Design cordic_oscillator, start of the top module:
module cordic_oscillator #(
    parameter SFIXED_WIDTH = 32,            
    parameter CORDIC_WIDTH = 16,            
    parameter SFIXED_TWO_PI = 32'h6487ED51,          
    parameter SFIXED_ZERO   = 32'd0,
    parameter CORDIC_GAIN   = 16'h26DD           
	 )(
    input  wire                      clk,
    input  wire                      rst,
    input  wire                      ce,
    input  wire signed [SFIXED_WIDTH-1:0] tuning_word,
    output wire signed [CORDIC_WIDTH-1:0] sin_out,
    output wire signed [CORDIC_WIDTH-1:0] cos_out,
    output wire                      valid_out
);
clock: 3.33 ns
lec_check: 0
cap_margin: 20
core_margin: 2
core_utilization: 70
cts_cluster_size: 36
setup_slack_margin: -0.33
slew_margin: 20
run.sh (not shown) runs the stock make flow with config.mk's settings and CLKGATE_MAP_FILE=.
The first run aborted during global routing.
Then changed:
CTS_CLUSTER_DIAMETER = 53   (was default)
CTS_CLUSTER_SIZE = 44   (was 36)
SETUP_SLACK_MARGIN = 0.99   (was -0.33)
clock period = 3.42 ns   (was 3.33 ns; I/O delays follow)
After rerunning: The changed run failed in global routing; die size does not change; area after synthesis stays the same; synthesized cell count stays the same.
Then changed:
CTS_CLUSTER_DIAMETER = default   (was 53)
CTS_CLUSTER_SIZE = 36   (was 44)
SETUP_SLACK_MARGIN = -0.27   (was 0.99)
clock period = 3.47 ns   (was 3.42 ns; I/O delays follow)
Effect:
- This time the run completed and failed the layout checks on negative setup slack
- synthesized area stays the same
- die size does not change
- synthesized cell count does not change
Then changed:
CORE_UTILIZATION = 26   (was 70)
CTS_CLUSTER_SIZE = default   (was 36)
SETUP_SLACK_MARGIN = default   (was -0.27)
clock period = 6.56 ns   (was 3.47 ns; I/O delays follow)
Effect: With this change the flow produced a clean layout. Wire length drops by 32%. Global-route usage decreases by 28 points. Sequential cell count does not change. Worst setup slack improved by 1.6 ns.


The RTL this note starts from:
==> flow/design.v <==
module cordic_pipelined #(
    parameter MODE                    = 0,      
    parameter STAGES                  = 16,
    parameter CORDIC_WIDTH            = 16,
    parameter CORDIC_INTERNAL_WIDTH   = 20,
    parameter SFIXED_ZERO             = 32'd0,
    parameter SFIXED_PI               = 32'h3243F6A8,
    parameter SFIXED_PI_OVER_2        = 32'h1921FB54,
    parameter SFIXED_TWO_PI           = 32'h6487ED51
)(
    input  wire                                clk,
    input  wire                                rst,
    input  wire                                valid_in,
    input  wire  signed [CORDIC_WIDTH-1:0]      x_in,
    input  wire  signed [CORDIC_WIDTH-1:0]      y_in,
    input  wire  signed [CORDIC_INTERNAL_WIDTH-1:0] z_in,
    output reg                                 valid_out,
    output wire signed [CORDIC_WIDTH-1:0]      x_out,
    output wire signed [CORDIC_WIDTH-1:0]      y_out,
    output wire signed [CORDIC_WIDTH-1:0]      z_out
);
    wire signed [31:0] ANGLES [0:31];
    assign ANGLES[0]  = 32'h0000C90F;
    assign ANGLES[1]  = 32'h000076B1;
    assign ANGLES[2]  = 32'h00003EB6;
    assign ANGLES[3]  = 32'h00001FD5;
    assign ANGLES[4]  = 32'h00000FFA;
	 assign ANGLES[5]  = 32'h000007FF;
    assign ANGLES[6]  = 32'h000003FF;
    assign ANGLES[7]  = 32'h000001FF;
    assign ANGLES[8]  = 32'h000000FF;
    assign ANGLES[9]  = 32'h0000007F;
    assign ANGLES[10] = 32'h0000003F;
    assign ANGLES[11] = 32'h0000001F;
	  assign ANGLES[12] = 32'h0000000F;
    assign ANGLES[13] = 32'h00000007;
    assign ANGLES[14] = 32'h00000003;
    assign ANGLES[15] = 32'h00000001;
    assign ANGLES[16] = 32'h00000000;
    assign ANGLES[17] = 32'h00000000;
    assign ANGLES[18] = 32'h00000000;
	  assign ANGLES[19] = 32'h00000000;
    assign ANGLES[20] = 32'h00000000;
    assign ANGLES[21] = 32'h00000000;
    assign ANGLES[22] = 32'h00000000;
    assign ANGLES[23] = 32'h00000000;
    assign ANGLES[24] = 32'h00000000;
    assign ANGLES[25] = 32'h00000000;
    assign ANGLES[26] = 32'h00000000;
    assign ANGLES[27] = 32'h00000000;
	  assign ANGLES[28] = 32'h00000000;
    assign ANGLES[29] = 32'h00000000;
    assign ANGLES[30] = 32'h00000000;
    assign ANGLES[31] = 32'h00000000;
	  reg signed [CORDIC_INTERNAL_WIDTH-1:0] x_pipe [0:STAGES];
    reg signed [CORDIC_INTERNAL_WIDTH-1:0] y_pipe [0:STAGES];
    reg signed [CORDIC_INTERNAL_WIDTH-1:0] z_pipe [0:STAGES];
    reg [1:0]  quadrant_stages [0:STAGES];
    reg        valid_pipe      [0:STAGES];
    reg signed [CORDIC_INTERNAL_WIDTH-1:0] x_corrected,y_corrected,z_wrapped;
    localparam [31:0] PI_SH         = SFIXED_PI        >> 12;
    localparam [31:0] PI_OVER_2_SH  = SFIXED_PI_OVER_2 >> 12;
    localparam [31:0] TWO_PI_SH     = SFIXED_TWO_PI    >> 12;
    localparam signed [CORDIC_INTERNAL_WIDTH-1:0] Z_ZERO      = 0;
    localparam signed [CORDIC_INTERNAL_WIDTH-1:0] Z_PI        = PI_SH[CORDIC_INTERNAL_WIDTH-1:0];
    localparam signed [CORDIC_INTERNAL_WIDTH-1:0] Z_PI_OVER_2 = PI_OVER_2_SH[CORDIC_INTERNAL_WIDTH-1:0];
    localparam signed [CORDIC_INTERNAL_WIDTH-1:0] Z_TWO_PI    = TWO_PI_SH[CORDIC_INTERNAL_WIDTH-1:0];
    always @(posedge clk) begin
      if (rst) begin
         x_pipe[0] <= 0; y_pipe[0] <= 0; z_pipe[0] <= 0;
         quadrant_stages[0] <= 2'b00;
         valid_pipe[0] <= 0;
      end else begin
         z_wrapped = z_in;
         if (z_wrapped >  Z_PI)   z_wrapped =  z_wrapped-Z_TWO_PI;
         else if (z_wrapped <= -Z_PI) z_wrapped =  z_wrapped+Z_TWO_PI;
         if((z_wrapped>=Z_ZERO)&&(z_wrapped<=Z_PI_OVER_2)) begin
            quadrant_stages[0]<=2'b00;  z_pipe[0]<=z_wrapped;
         end
			else if((z_wrapped>Z_PI_OVER_2)&&((z_wrapped<=Z_PI)||(z_wrapped>= -Z_PI_OVER_2))) begin
            quadrant_stages[0]<=2'b01;  z_pipe[0]<=Z_PI-z_wrapped;
         end
         else if((z_wrapped<Z_ZERO)&&(z_wrapped>=-Z_PI_OVER_2)) begin
            quadrant_stages[0]<=2'b11;  z_pipe[0]<= -z_wrapped;
         end
			else begin
            quadrant_stages[0]<=2'b10;  z_pipe[0]<= -(Z_PI+z_wrapped);
         end
         x_pipe[0] <= {{(CORDIC_INTERNAL_WIDTH-CORDIC_WIDTH){x_in[CORDIC_WIDTH-1]}},x_in};
         y_pipe[0] <= {{(CORDIC_INTERNAL_WIDTH-CORDIC_WIDTH){y_in[CORDIC_WIDTH-1]}},y_in};
         valid_pipe[0] <= valid_in;
      end
   end
   genvar i;
   generate
      for (i=0; i<STAGES; i=i+1) begin : STAGES_GEN
         reg signed [CORDIC_INTERNAL_WIDTH-1:0] angle, dx, dy;
         reg sigma;
         always @(posedge clk) begin
           angle = ANGLES[i];
           sigma = (MODE==0) ? z_pipe[i][CORDIC_INTERNAL_WIDTH-1] : y_pipe[i][CORDIC_INTERNAL_WIDTH-1];
            dx    = (y_pipe[i] >>> i);
            dy    = (x_pipe[i] >>> i);
            if (sigma==0) begin
               x_pipe[i+1] <= x_pipe[i] - dx;
               y_pipe[i+1] <= y_pipe[i] + dy;
               z_pipe[i+1] <= z_pipe[i] - angle;
            end else begin
              x_pipe[i+1] <= x_pipe[i] + dx;
               y_pipe[i+1] <= y_pipe[i] - dy;
               z_pipe[i+1] <= z_pipe[i] + angle;
            end
            valid_pipe[i+1]      <= rst ? 1'b0 : valid_pipe[i];
            quadrant_stages[i+1] <= quadrant_stages[i];
         end
      end
   endgenerate
	 always @(posedge clk) begin
      case(quadrant_stages[STAGES])
         2'b00:  begin x_corrected <=  x_pipe[STAGES]; y_corrected <= y_pipe[STAGES]; end
         2'b11:  begin x_corrected <=  x_pipe[STAGES]; y_corrected <= -y_pipe[STAGES];end
         default:begin x_corrected <= -x_pipe[STAGES]; y_corrected <=  y_pipe[STAGES];end
      endcase
      valid_out <= rst ? 1'b0 : valid_pipe[STAGES];
   end
   assign x_out = x_corrected[CORDIC_WIDTH-1:0];
   assign y_out = y_corrected[CORDIC_WIDTH-1:0];
   assign z_out = z_pipe[STAGES][CORDIC_WIDTH-1:0];
endmodule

::::::::::

# WHAT IS BEING ASKED
Take the entries above and return only the lines from the one with "assign ANGLES[23] = 32'h00000000;" to the one with "reg signed [CORDIC_INTERNAL_WIDTH-1:0] x_pipe", both included, unchanged.

# SOLUTION TO THE EXERCISE
    assign ANGLES[23] = 32'h00000000;
    assign ANGLES[24] = 32'h00000000;
    assign ANGLES[25] = 32'h00000000;
    assign ANGLES[26] = 32'h00000000;
    assign ANGLES[27] = 32'h00000000;
	  assign ANGLES[28] = 32'h00000000;
    assign ANGLES[29] = 32'h00000000;
    assign ANGLES[30] = 32'h00000000;
    assign ANGLES[31] = 32'h00000000;
	  reg signed [CORDIC_INTERNAL_WIDTH-1:0] x_pipe [0:STAGES];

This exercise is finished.